Open GoogleCodeExporter opened 9 years ago

GoogleCodeExporter commented 9 years ago
What steps will reproduce the problem?
1. Have a shader with this loop in it: for (int x = 0; x >= 0; x++) ;
2. Run the page.

What is the expected output? What do you see instead?
The compiler should catch this and compilation should fail.
Instead my system hangs.

What version of the product are you using? On what operating system?
The last time we updated ANGLE for our build was may of last 2014. Perhaps this 
has been fixed already...

Please provide any additional information below.

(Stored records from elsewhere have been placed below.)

[src/rtl/noc_port_arbiter.sv]
// Output-port arbiter: round-robin across input FIFOs with wormhole locking.
// Issues RD pulses, captures the returned flit and forwards it downstream.
module noc_port_arbiter #(
    parameter int NPORT = 5,
    parameter int W     = 16,
    parameter int GW    = 3
) (
    input  logic                 clk,
    input  logic                 rst,
    input  logic [NPORT-1:0]     req,
    input  logic [NPORT*W-1:0]   data_in,
    output logic [NPORT-1:0]     rd,
    input  logic                 dn_full,
    output logic [W-1:0]         out_flit,
    output logic                 out_valid,
    output logic [GW-1:0]        grant_id,
    output logic                 busy,
    output logic                 proto_err
);

    typedef enum logic [1:0] {IDLE, ISSUE, CAPT, LOCK} state_t;

    state_t               state, next_state;
    logic [GW-1:0]        rr_ptr, rr_ptr_d;
    logic [GW-1:0]        winner, grant_d;
    logic [GW:0]          scan_sum;
    logic [2*NPORT-1:0]   rot;
    logic                 found;
    logic                 first, first_d;
    logic                 req_g;
    logic [W-1:0]         cap, out_flit_d;
    logic [NPORT-1:0]     rd_d;
    logic                 out_valid_d, proto_err_d;

    // Rotate requests so bit 0 is rr_ptr, then take the first set bit.
    always_comb begin
        rot      = {req, req} >> rr_ptr;
        winner   = '0;
        found    = 1'b0;
        scan_sum = '0;
        for (int k = 0; k < NPORT; k++) begin
            if (!found && rot[k]) begin
                found    = 1'b1;
                scan_sum = {1'b0, rr_ptr} + (GW+1)'(k);
                if (scan_sum >= (GW+1)'(NPORT))
                    scan_sum = scan_sum - (GW+1)'(NPORT);
                winner   = scan_sum[GW-1:0];
            end
        end
    end

    always_comb begin
        req_g = 1'b0;
        cap   = '0;
        for (int i = 0; i < NPORT; i++) begin
            if (grant_id == GW'(i)) begin
                req_g = req[i];
                cap   = data_in[i*W +: W];
            end
        end
    end

    always_ff @(posedge clk or posedge rst) begin
        if (rst) begin
            state     <= IDLE;
            rd        <= '0;
            out_flit  <= '0;
            out_valid <= 1'b0;
            grant_id  <= '0;
            busy      <= 1'b0;
            proto_err <= 1'b0;
            rr_ptr    <= '0;
            first     <= 1'b1;
        end else begin
            state     <= next_state;
            rd        <= rd_d;
            out_flit  <= out_flit_d;
            out_valid <= out_valid_d;
            grant_id  <= grant_d;
            busy      <= (next_state != IDLE);
            proto_err <= proto_err_d;
            rr_ptr    <= rr_ptr_d;
            first     <= first_d;
        end
    end

    always_comb begin
        next_state = state;
        unique case (state)
            IDLE:    if (found && !dn_full) next_state = ISSUE;
            ISSUE:   next_state = CAPT;
            CAPT:    next_state = cap[W-2] ? IDLE : LOCK;
            LOCK:    if (req_g && !dn_full) next_state = ISSUE;
            default: next_state = IDLE;
        endcase
    end

    always_comb begin
        grant_d     = grant_id;
        first_d     = first;
        rr_ptr_d    = rr_ptr;
        out_flit_d  = out_flit;
        out_valid_d = 1'b0;
        proto_err_d = 1'b0;
        rd_d        = '0;
        unique case (state)
            IDLE: begin
                if (next_state == ISSUE) begin
                    grant_d = winner;
                    first_d = 1'b1;
                end
            end
            CAPT: begin
                out_flit_d  = cap;
                out_valid_d = 1'b1;
                proto_err_d = first ^ cap[W-1];
                first_d     = 1'b0;
                // Pointer only advances once the whole packet has gone.
                if (cap[W-2])
                    rr_ptr_d = (grant_id == GW'(NPORT-1)) ? '0
                                                          : grant_id + 1'b1;
            end
            default: ;
        endcase
        if (next_state == ISSUE)
            for (int i = 0; i < NPORT; i++)
                rd_d[i] = (grant_d == GW'(i));
    end

endmodule
==> src/rtl/ds_sample_interpolator.sv <==
// ds_sample_interpolator: FIFO-buffered 2^L upsampler feeding the delta-sigma modulator's u.
// Define DS_INTERP_LINEAR_EN for linear interpolation; otherwise each sample is held (zero-order hold).
module ds_sample_interpolator #(
   parameter int IN_BITS    = 16,
   parameter int FIFO_DEPTH = 4,
   parameter int L_BITS     = 3
) (
   input  logic               clk,
   input  logic               reset,
   input  logic [IN_BITS-1:0] in_sample,
   input  logic               in_valid,
   output logic               in_ready,
   input  logic [L_BITS-1:0]  interp_log2,
   input  logic               take,
   output logic [IN_BITS-1:0] u,
   output logic               underrun,
   input  logic               underrun_clear
);
   localparam int AW = $clog2(FIFO_DEPTH);
   localparam int K_W = 2**L_BITS - 1;
   localparam int ACC_W = IN_BITS + K_W;
   localparam logic [AW:0] FULL = (AW+1)'(FIFO_DEPTH);
   localparam logic [AW:0] HALF = (AW+1)'(FIFO_DEPTH/2);

   typedef enum logic {IDLE, RUN} state_t;
   state_t state, state_n;

   logic [IN_BITS-1:0] mem [FIFO_DEPTH];
   logic [AW-1:0] rd_ptr, wr_ptr;
   logic [AW:0] count;
   logic push, pop, seg_end, set_ur;
   logic [IN_BITS-1:0] head, x1, x1_n, u_n;
   logic [K_W-1:0] k, k_n;
   logic [L_BITS-1:0] l_cur, l_n;
`ifdef DS_INTERP_LINEAR_EN
   logic signed [IN_BITS:0] delta, delta_n;
   logic [ACC_W-1:0] acc, acc_n;
`endif

   assign in_ready = count != FULL;
   assign push = in_valid & in_ready;
   assign head = mem[rd_ptr];
   assign seg_end = k == K_W'((1 << l_cur) - 1);

   always_comb begin
      state_n = state;
      pop = 1'b0;
      set_ur = 1'b0;
      x1_n = x1;
      k_n = k;
      l_n = l_cur;
`ifdef DS_INTERP_LINEAR_EN
      delta_n = delta;
      acc_n = acc;
`endif
      if (state == IDLE) begin
         if (count >= HALF) begin
            state_n = RUN;
            pop = 1'b1;
            x1_n = head;
            k_n = '0;
            l_n = interp_log2;
`ifdef DS_INTERP_LINEAR_EN
            delta_n = '0;
            acc_n = ACC_W'(head) << interp_log2;
`endif
         end
      end else if (take) begin
         if (!seg_end) begin
            k_n = k + 1'b1;
`ifdef DS_INTERP_LINEAR_EN
            acc_n = acc + ACC_W'(delta);
`endif
         end else begin
            pop = count != '0;
            set_ur = !pop;
            x1_n = pop ? head : x1;
            k_n = '0;
            l_n = interp_log2;
`ifdef DS_INTERP_LINEAR_EN
            // Restart from the previous target; the new slope walks acc toward the popped sample.
            delta_n = pop ? $signed({1'b0, head}) - $signed({1'b0, x1}) : '0;
            acc_n = ACC_W'(x1) << interp_log2;
`endif
         end
      end
`ifdef DS_INTERP_LINEAR_EN
      u_n = IN_BITS'(acc_n >> l_n);
`else
      u_n = x1_n;
`endif
   end

   always_ff @(posedge clk)
      if (push) mem[wr_ptr] <= in_sample;

   always_ff @(posedge clk) begin
      if (reset) begin
         state <= IDLE;
         rd_ptr <= '0;
         wr_ptr <= '0;
         count <= '0;
         x1 <= '0;
         k <= '0;
         l_cur <= '0;
         u <= '0;
         underrun <= 1'b0;
`ifdef DS_INTERP_LINEAR_EN
         delta <= '0;
         acc <= '0;
`endif
      end else begin
         state <= state_n;
         wr_ptr <= wr_ptr + AW'(push);
         rd_ptr <= rd_ptr + AW'(pop);
         count <= count + (AW+1)'(push) - (AW+1)'(pop);
         x1 <= x1_n;
         k <= k_n;
         l_cur <= l_n;
         u <= u_n;
         underrun <= set_ur | (underrun & ~underrun_clear);
`ifdef DS_INTERP_LINEAR_EN
         delta <= delta_n;
         acc <= acc_n;
`endif
      end
   end
endmodule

Original issue reported on code.google.com by roger.d....@gmail.com on 19 Feb 2015 at 6:25

GoogleCodeExporter commented 9 years ago
Infinite loop detection isn't actually part of the ESSL spec. In fact, even 
enforcement of properly formed for loop conditions (e.g., rejection of 
"for(;;)") is optional in ES 2.0 (and ANGLE does support these optional 
restrictions). For WebGL, responsibility for protecting the system against 
infinite loops falls to the browser/WebGL implementation level; Chrome and 
Firefox handle this by using a watchdog to monitor the GPU process/thread for 
calls that don't return after a certain time, and then forcibly kill the 
process. 

Are you running into this with a browser, or do you have a different sort of 
build?

Original comment by shannonw...@chromium.org on 20 Feb 2015 at 5:50

GoogleCodeExporter commented 9 years ago
Ah-- is this a WebKit issue?

Original comment by shannonw...@chromium.org on 20 Feb 2015 at 5:51

GoogleCodeExporter commented 9 years ago
[deleted comment]
GoogleCodeExporter commented 9 years ago
As Shannon said, it's not an ANGLE job to detect if programs complete. Even as 
a browser-level project, if you wanted use ANGLE to detect infinite or very 
slow programs, it's tough without actually running the program.

You might be able to do something if you limit loops in certain ways, but 
iteration count can depend on uniforms, attributes, or texture lookups. It's 
certainly not impossible, but it's a large, challenging piece of work, that's 
already solved by the watchdog process Shannon mentioned.